17–18 December, 2018
LT 308, Huxley Building, Department of Computing, Imperial College London
| 10:00-10:30 | Vasco Vasconcelos - Label Dependent Session Types |
| 10:30-11:00 | Francisco Ferreira - Engineering the Meta-Theory of Session Types |
| 11:00-11:30 | Coffee break |
| 11:30-12:00 | Mariangiola Dezani - Global Types with Internal Delegation |
| 12:00-12:30 | Laura Bocchi - Time-sensitive protocols design and implementation |
| 12:30-13:30 | Lunch |
| 13:30-14:00 | Simon Castellan - Two sides of the same coin: Session Types and Game Semantics |
| 14:00-14:30 | Nobuko Yoshida - On Polymorphic Sessions and Functions |
| 14:30-15:00 | Wen Kokke - Rusty Variation: Deadlock-free sessions with failure in Rust |
| 15:00-15:30 | Coffee break |
| 15:30-16:00 | David Castro - Algebraic Multiparty Protocol Programming |
| 16:00-16:30 | Dominic Orchard - Expressive Session Types via Graded Modal Types |
| 16:30-16:40 | Short break |
| 16:40-17:00 | Simon Gay - Multiparty Session Types for Safe Runtime Adaptation in an Actor Language |
| 17:00-17:30 | Stefano Lande - Design and verification of Bitcoin smart contracts with BitML |
| 18:30- | Dinner at Jakobs |
| 9:45-10:15 | Alceste Scalas - Effpi: concurrent programming with dependent behavioural types |
| 10:15-10:45 | Rumyana Neykova - A Session Type Provider: Compile-time API Generation for Distributed Protocols with Interaction Refinements in F# |
| 10:45-11:00 | Nicholas Ng - Type-safe interactive web services generation from Scribble |
| 11:00-11:30 | Coffee break |
| 11:30-12:00 | Julien Lange - An empirical study of message passing concurrency in Go projects |
| 12:00-12:30 | Sung-Shik Jongmans - Distributed Programming using Role-Parametric Session Types in Go |
| 12:30-13:00 | Status report |
| 13:00-14:00 | Lunch |
| 14:00-15:30 | Advisory board meeting (only industry partners and advisory board members) |
Session types have emerged as a typing discipline for communication protocols. Existing calculi with session types come with many different communication primitives that combine communication with the introduction or elimination of the transmitted value. We present a foundational session type calculus with a lightweight operational semantics. It fully decouples communication from the introduction and elimination of data and thus comes with a single communication reduction, namely the rendezvous between send and receive. We achieve this decoupling by introducing label dependent session types, a minimalist dependent session type system. The system is sufficiently powerful to simulate existing functional session type systems. The new calculus also enables the construction of a more flexible gradual session type system. It improves over previous work by enabling the less precisely typed side to rely solely on the send and receive communication primitives.
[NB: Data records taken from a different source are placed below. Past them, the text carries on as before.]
`config.mk`:
```
export PLATFORM = sky130hd
export DESIGN_NAME = scalar_multiply_unit
export DESIGN_NICKNAME = d
export VERILOG_FILES = /design/src/rtl/scalar_multiply_unit_pkg.sv /design/src/rtl/scalar_mul_elem.sv /design/src/rtl/scalar_multiply_unit.sv
export SDC_FILE = /design/constraint.sdc
export NUM_CORES = 1
export LEC_CHECK = 0
export CAP_MARGIN = 20
export CORE_ASPECT_RATIO = 0.7
export CORE_MARGIN = 1
export CORE_UTILIZATION = 54
export CTS_BUF_LIST = sky130_fd_sc_hd__clkbuf_16
export DETAILED_ROUTE_END_ITERATION = 10
export PLACE_DENSITY = 0.91
export REMOVE_ABC_BUFFERS = 1
export SYNTH_ARGS = -nofsm -noshare
export SYNTH_HDL_FRONTEND = slang
export SYNTH_HIERARCHICAL = 1
export SYNTH_SLANG_ARGS = --single-unit
```
`constraint.sdc`:
```
create_clock -name clk -period 0.8 [get_ports clk]
set_clock_uncertainty 0.1 [all_clocks]
set_input_delay 0.16 -clock clk [delete_from_list [all_inputs] [get_ports clk]]
set_output_delay 0.16 -clock clk [all_outputs]
set_load 0.005 [all_outputs]
```
[config.mk]
export PLATFORM = sky130hd
export DESIGN_NAME = eight_bit_divider
export DESIGN_NICKNAME = d
export VERILOG_FILES = /design/src/rtl/eight_bit_divider.sv
export SDC_FILE = /design/constraint.sdc
export NUM_CORES = 1
export LEC_CHECK = 0
export BUFFER_PORTS_ARGS = -buffer_cell sky130_fd_sc_hd__buf_2
export CORE_MARGIN = 4
export CORE_UTILIZATION = 43
export CTS_BUF_LIST = sky130_fd_sc_hd__clkbuf_4
export DETAILED_ROUTE_END_ITERATION = 6
export GPL_ROUTABILITY_DRIVEN = 0
export SLEW_MARGIN = 20
export SYNTH_ARGS = -nofsm -noshare
export SYNTH_HDL_FRONTEND = slang
export SYNTH_SLANG_ARGS = --single-unit
[constraint.sdc]
create_clock -name clk -period 2.2 [get_ports clk]
set_input_delay 0.44 -clock clk [delete_from_list [all_inputs] [get_ports clk]]
set_output_delay 0.44 -clock clk [all_outputs]
set_load 0.01 [all_outputs]
[src/rtl/eight_bit_divider.sv]
// eight_bit_divider: sequential restoring divider, one trial subtraction per clock.
// Computes quotient and remainder of two WIDTH-bit operands behind a start/done
// handshake. Optional macro DIVIDER_SIGNED_EN selects two's-complement operands
// (truncating quotient, remainder signed like the dividend); undefined = unsigned.
//
// Ports:
//   clk          rising-edge clock
//   rst_n        asynchronous active-low reset
//   start        request, accepted only when idle
//   dividend     numerator, captured on the accepted start
//   divisor      denominator, captured on the accepted start
//   busy         high from the cycle after acceptance until done drops
//   done         single-cycle pulse, results valid from this cycle
//   quotient     result, held until the next done
//   remainder    result, held until the next done
//   div_by_zero  set with done when the divisor was zero, cleared on acceptance
module eight_bit_divider #(
   parameter int unsigned WIDTH = 8
) (
   input  logic             clk,
   input  logic             rst_n,
   input  logic             start,
   input  logic [WIDTH-1:0] dividend,
   input  logic [WIDTH-1:0] divisor,
   output logic             busy,
   output logic             done,
   output logic [WIDTH-1:0] quotient,
   output logic [WIDTH-1:0] remainder,
   output logic             div_by_zero
);

   localparam int unsigned CW = $clog2(WIDTH + 1);
   localparam logic [CW-1:0] LAST_STEP = CW'(WIDTH - 1);

   typedef enum logic [1:0] {IDLE, BUSY, DONE} state_t;

   state_t           state;
   logic [WIDTH-1:0] dvd_q;     // dividend shift register, MSB feeds the remainder
   logic [WIDTH-1:0] dvs_q;
   logic [WIDTH-1:0] rem_q;
   logic [WIDTH-1:0] quo_q;
   logic [CW-1:0]    count;
   logic             div0_q;

   logic [WIDTH:0]   shifted_c;
   logic [WIDTH:0]   diff_c;
   logic [WIDTH-1:0] dvd_mag_c;
   logic [WIDTH-1:0] dvs_mag_c;
   logic [WIDTH-1:0] r_mag_c;
   logic [WIDTH-1:0] q_fin_c;
   logic [WIDTH-1:0] r_fin_c;

   // Trial subtraction: partial remainder < divisor, so WIDTH+1 bits hold the
   // signed difference and its MSB is the borrow.
   always_comb begin
      shifted_c = {rem_q, dvd_q[WIDTH-1]};
      diff_c    = shifted_c - {1'b0, dvs_q};
   end

`ifdef DIVIDER_SIGNED_EN
   logic neg_q_q;
   logic neg_r_q;

   // Magnitudes at capture, signs re-applied when results are registered.
   // For divide-by-zero the dividend magnitude re-signed gives back the dividend.
   always_comb begin
      dvd_mag_c = dividend[WIDTH-1] ? (WIDTH'(0) - dividend) : dividend;
      dvs_mag_c = divisor[WIDTH-1]  ? (WIDTH'(0) - divisor)  : divisor;
      r_mag_c   = div0_q ? dvd_q : rem_q;
      q_fin_c   = div0_q ? '1 : (neg_q_q ? (WIDTH'(0) - quo_q) : quo_q);
      r_fin_c   = neg_r_q ? (WIDTH'(0) - r_mag_c) : r_mag_c;
   end

   // Result signs captured with the operands.
   always_ff @(posedge clk or negedge rst_n) begin
      if (!rst_n) begin
         neg_q_q <= 1'b0;
         neg_r_q <= 1'b0;
      end else if (state == IDLE && start) begin
         neg_q_q <= dividend[WIDTH-1] ^ divisor[WIDTH-1];
         neg_r_q <= dividend[WIDTH-1];
      end
   end
`else
   // Unsigned: operands pass straight through, divide-by-zero forces the result.
   always_comb begin
      dvd_mag_c = dividend;
      dvs_mag_c = divisor;
      r_mag_c   = div0_q ? dvd_q : rem_q;
      q_fin_c   = div0_q ? '1 : quo_q;
      r_fin_c   = r_mag_c;
   end
`endif

   // Control FSM with datapath and registered outputs.
   always_ff @(posedge clk or negedge rst_n) begin
      if (!rst_n) begin
         state       <= IDLE;
         dvd_q       <= '0;
         dvs_q       <= '0;
         rem_q       <= '0;
         quo_q       <= '0;
         count       <= '0;
         div0_q      <= 1'b0;
         busy        <= 1'b0;
         done        <= 1'b0;
         quotient    <= '0;
         remainder   <= '0;
         div_by_zero <= 1'b0;
      end else begin
         done <= 1'b0;
         // busy spans the done cycle; a same-edge acceptance below re-asserts it
         if (done) busy <= 1'b0;
         case (state)
            IDLE: begin
               if (start) begin
                  dvd_q       <= dvd_mag_c;
                  dvs_q       <= dvs_mag_c;
                  rem_q       <= '0;
                  quo_q       <= '0;
                  count       <= '0;
                  div0_q      <= (divisor == '0);
                  div_by_zero <= 1'b0;
                  busy        <= 1'b1;
                  state       <= (divisor == '0) ? DONE : BUSY;
               end
            end
            BUSY: begin
               dvd_q <= dvd_q << 1;
               rem_q <= diff_c[WIDTH] ? shifted_c[WIDTH-1:0] : diff_c[WIDTH-1:0];
               quo_q <= {quo_q[WIDTH-2:0], ~diff_c[WIDTH]};
               count <= count + CW'(1);
               if (count == LAST_STEP) state <= DONE;
            end
            DONE: begin
               done        <= 1'b1;
               quotient    <= q_fin_c;
               remainder   <= r_fin_c;
               div_by_zero <= div0_q;
               state       <= IDLE;
            end
            default: state <= IDLE;
         endcase
      end
   end

endmodule

After elaboration in Yosys (flattened, before gate mapping)
Cells that the tools add are included.
{"block": "op_classes", "addsub": 2, "eq_ne": 5, "muxes": 20, "bitwise": 1, "reduce_logical": 8}
{"op": "8-bit case mux with 2 select lines", "n": 3}
{"op": "8-bit 2-to-1 mux", "n": 5}
{"op": "9-bit by 8-bit subtractor with 9-bit output", "n": 1}
{"op": "8-bit logical NOT", "n": 1}
{"op": "4-bit case mux with 2 select lines", "n": 1}
{"op": "2-bit AND reduction", "n": 4}
{"op": "2-bit 2-to-1 mux", "n": 3}
{"op": "1-bit 2-to-1 mux", "n": 5}
{"op": "4-bit by 1-bit adder with 4-bit output, second input constant", "n": 1}
{"op": "4-bit by 3-bit equality test with 1-bit output, second input constant", "n": 1}
{"op": "4-bit 2-to-1 mux", "n": 1}
{"op": "2-bit != test, second input constant", "n": 2}
{"op": "2-bit case mux with 2 select lines", "n": 1}
{"op": "2-bit nonzero test", "n": 2}
{"op": "2-bit by 1-bit equality test with 1-bit output, second input constant", "n": 1}
{"op": "2-bit equality test, second input constant", "n": 1}
{"op": "2-bit logical NOT", "n": 1}
{"op": "1-bit case mux with 2 select lines", "n": 1}
{"op": "1-bit NOT", "n": 1}
{"block": "word_totals", "ff_bits": 58, "out_inout_bits": 19}

Depth between registers and ports, before layout
{"block": "logic_depth", "word_depth": 4, "mapped_depth": 10, "depth_no_buf": 8}

Worst setup path after synthesis
OpenSTA, ideal clock, no wires.
{"block": "synth_timing", "path_type": "flip-flop to flip-flop", "start": "register dvd_q[7]", "end": "register rem_q[6]", "setup_time_ns": 0.126, "t_arrival_ns": 2.186, "path_slack_ns": -0.112, "path_stages_with_launch": 10, "path_buffers": 1, "synth_period_minus_slack_ns": 2.312, "cell_sequence": "dfrtp_1 > inv_1 > ha_1 > fa_1 > nand2b_1 > a211oi_2 > mux2i_2 > or2_1 > buf_6 > a221o_1"}
{"block": "synth_between", "elab_chain_cells": 3}
{"item": "start, declared", "line": "38", "source": "logic [WIDTH-1:0] dvd_q;"}
{"item": "start signal, assigned", "line": "117", "source": "dvd_q <= dvd_mag_c;"}
{"item": "start signal, assigned", "line": "129", "source": "dvd_q <= dvd_q << 1;"}
{"item": "9-bit by 8-bit subtractor with 9-bit output", "line": "57", "source": "diff_c = shifted_c - {1'b0, dvs_q};"}
{"item": "8-bit 2-to-1 mux", "line": "130", "source": "rem_q <= diff_c[WIDTH] ? shifted_c[WIDTH-1:0] : diff_c[WIDTH-1:0];"}
{"item": "8-bit case mux with 2 select lines", "line": "114", "source": "case (state)"}
{"item": "end signal, assigned", "line": "130"}
{"item": "end, declared", "line": "40", "source": "logic [WIDTH-1:0] rem_q;"}
Every way passes these cells.
A chain may end at the register's enable or synchronous reset.

Worst setup path after layout
Ends and elaborated chain as after synthesis.

==> summary.md <==
| Metric | Value |
|---|---|
| Status | finished, violations left |
| Die Y | 90.89 um |
| CTS tree | yes |
| FF+latch count, synth | 58 |
| Failing checks | setup timing |
| Multi-input logic area | 1431 um^2 |
| Pins Over Slew Limit | 0 |
| Worst R2R Path Depth | 9 |
| # setup viols final | 2 |
| IO Port Bufs | 37 |
| Die area | 8260 um^2 |
| Crit path cell chain | inv_2 > ha_4 > fa_2 > nand2b_4 > a211oi_4 > mux2i_4 > buf_4 > nor3_1 > a221o_1 |
| Cell accounting for the most synthesized area | dfrtp_1 |
| Max-Cap Viols | 0 |
| RSZ-0062 raised after global routing | true |
| Clock Sinks | 58 |
| R2r setup slk | -0.05 ns |
| Vias in the first global route | 2267 |
| Register area | 1451 um^2 |
| Delay-heaviest family, CP | adder cells |
| Clock Path Buffers | 2 |
| Root Driver | clkbuf_4 |
| Critical Path AT | 2.53 ns |
| Critical Path Start Type | flip-flop |
| Crit path max fanout | 6 |
| H-tree levels | 3 |
| DRT antenna net count | 0 |
| Core area | 6495 um^2 |
| CP max stage delay | 0.37 ns |
| Routed vias/inst | 5.185 |
| Clk_lat worst skew | 0.39 ns |
| Post-CTS Hold Buffers | 0 |
| First-pass GRT wire length | 11.03 mm |
| N_diodes | 0 |
| Die Span X | 90.89 um |
| Crit path max-delay cell type | dfrtp_1 |
| Area contributors post-synth | dfrtp_1 49%, o21ai_0 6.9%, nand2_1 6.1%, mux2i_1 5.4%, ha_1 3.8% |
| Met3 Usage GRT | 3.583% |
| Worst path bufs/invs | 2 |
| DR DRC count | 0 |
| PD cells | 1647 nW/um^2 |
| Num CTS Buffers | 9 |
| Wire per inst | 15.02 um |
| Avg Inst Size Synth | 9.686 um^2 |
| First-pass DRT Iterations | 6 |
| Max Clk Rate | 445.4 MHz |
| Fillers | 597 |
| IO Count | 38 |
| Number of enable flip-flop cells after synthesis | 0 |
| Top Usage Layer GRT | met2 |
| Post-Syn Area | 2954 um^2 |
| Min Tclk post-route | 2.245 ns |
| CP endpoint kind | flip-flop |
| Gr usage total | 16.85% |
| Peak supply drop | 0.0006251 V |
| Worst Path Required | 2.49 ns |
| Final instance area | 3571 um^2 |
| NumNets Final | 387 |
| Hpwl dp | 4.806 mm |
| R2r endpoint | rem_q[6] |
| Initial antenna violation count | 0 |
| GRT met1 Usage | 22.12% |
| Hold Path Class | in2async |
| M2 GR Usage | 26.74% |
| Leak pwr | 1.713 nW |
| Routed vias | 2276 |
| Rel. slew slack | 50.22% |
| Initial drt markers | 86 |
| Row count | 29 |
| Worst R2R Start | dvd_q[7] |
| Clock skew | 0.008653 ns |
| Fin. Hold Viols | 0 |
| Post-route setup slack | -0.04511 ns |
| YS warnings | 0 |
| Clock-pin slew on the worst setup and hold paths | 0.10 ns |
| Initial Util | 45.48% |
| Kind of critical path | reg2reg |
| Synth Instances | 305 |
| Seq/Total Area, Yosys | 49.13% |
| Post-synth top flop | dfrtp_1 |
| P&R area growth vs syn | 20.88% |
| Final period util | 102.1% |
| Synth top cells by count | 58 x dfrtp_1, 48 x nand2_1, 41 x o21ai_0 |
| Largest net degree at the start of global routing | 37 |
| Synth Net Count | 334 |
| Async SR Flop Fraction | 100.0% |
| Synth cell types | 50 |
| Overflow after GRT | 0 |
| Placed inst area | 3368 um^2 |
| Pre-CTS WS | -0.08340 ns |
| Yosys top cell area share | 49.13% |
| Final hold slack | 0.02330 ns |
| Most frequent cell after synthesis | dfrtp_1 |
| Worst slew pin tran | 0.7466 ns |
| WL final | 6.595 mm |
| Share of layout cells above drive strength 1 | 26.80% |
[cell type report]
| cell class | instances | area share, % |
|---|---|---|
| clock buffer | 9 | 1.892 |
| clock inverter | 6 | 2.313 |
| inverter | 14 | 1.472 |
| multi-input combinational | 213 | 40.08 |
| sequential | 58 | 40.64 |
| tap | 77 | 2.698 |
| timing repair buffer | 62 | 10.90 |
[through the flow]
stage           TNS [ns]  util (%)  std cells  total power, W
2_1_floorplan  -0.003453         -        305        0.003931
3_3_place_gp     -0.3038     51.86        423        0.004794
3_5_place_dp     -0.5145     51.86        423        0.004847
4_1_cts          -0.3248     54.25        438        0.005718
5_1_grt          -0.8155     54.98        439        0.006382
6_report        -0.08599     54.98        439        0.005882
[cell usage in the layout, fill, tap and decap left out, types with 3 or more instances in the layout]
cell type | Yosys | layout
ha_1 | 9 | 8
buf_2 | 3 | 37
nor3_1 | 4 | 3
dfrtp_1 | 58 | 58
inv_1 | 14 | 13
buf_4 | 2 | 23
nor2_1 | 20 | 20
o21ai_0 | 41 | 40
nand2b_1 | 6 | 5
nand2_1 | 48 | 48
a21oi_1 | 8 | 8
mux2i_1 | 16 | 16
clkbuf_4 | 0 | 9
a22o_1 | 9 | 9
a31oi_1 | 5 | 5
[power breakdown]
group	leakage [nW]	internal (W)	switching [W]
sequential	0.750	0.00149	0.000303
clock	0.0832	0.000449	0.000386
combinational	0.880	0.00154	0.00172
[what timing repair did]
| item | 4_1_cts | 5_1_grt |
|---|---|---|
| pin swaps | 1 | 4 |
| buffers inserted | 0 | 1 |
| hold endpoints to repair | 0 | 0 |
| resized for setup | 2 | 8 |
| setup endpoints to repair | 9 | 9 |
[layer usage]
metal / share of wire, % / vias up / wire, um
li1: - / 1177 / -
met1: 47 / 1047 / 3128
met2: 47 / 37 / 3082
met3: 4.0 / 15 / 261
met4: 1.9 / 0 / 123
met5: 0 / - / 0
[cells by family after synthesis]
logic type	after synthesis	share of synthesized area (%)
AND/OR/NAND/NOR	96	14.82
XOR/XNOR	3	0.8896
flip-flops	58	49.13
adder cells (fa/ha/maj)	10	4.490
buffers and inverters	34	4.955
AO/OA/AOI/OAI	85	19.06
multiplexers	19	6.649
[worst max path at each step]
stage | to | cells after the start | from | slack, ns
after floorplan | rem_q[6] | 9 | dvd_q[7] | -0.002
after global placement | rem_q[4] | 8 | dvd_q[7] | -0.06
after detailed placement | rem_q[2] | 9 | dvd_q[7] | -0.08
after CTS | rem_q[2] | 9 | dvd_q[7] | -0.06
after global routing | rem_q[2] | 9 | dvd_q[7] | -0.18
final | rem_q[6] | 9 | dvd_q[7] | -0.05
[registers in the layout, indices dropped and copies added, names as in the netlist]
name	cells
quo_q	8
quotient	8
remainder	8
div0_q	1
rem_q	8
done	1
dvs_q	8
state	2
busy	1
div_by_zero	1
dvd_q	8
count	4
[worst register-to-register path, cell delays in order, from the launching register on]
cell	delay, ns
dfrtp_1	0.37
inv_2	0.06
ha_4	0.16
fa_2	0.34
nand2b_4	0.16
a211oi_4	0.25
mux2i_4	0.35
buf_4	0.16
nor3_1	0.04
a221o_1	0.25
(Power assumes the default switching activity.)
[Joint work with Peter Thiemann]
Formal proofs of the meta-theory of programming calculi are important tools to develop a trust-worthy theoretical base. The meta-theory of systems with session types is delicate and error prone. I will talk about an approach to mechanise such proofs in the Coq proof assistant. In particular, I want to discuss some subtle aspects around the adequacy around a particular choice of representation.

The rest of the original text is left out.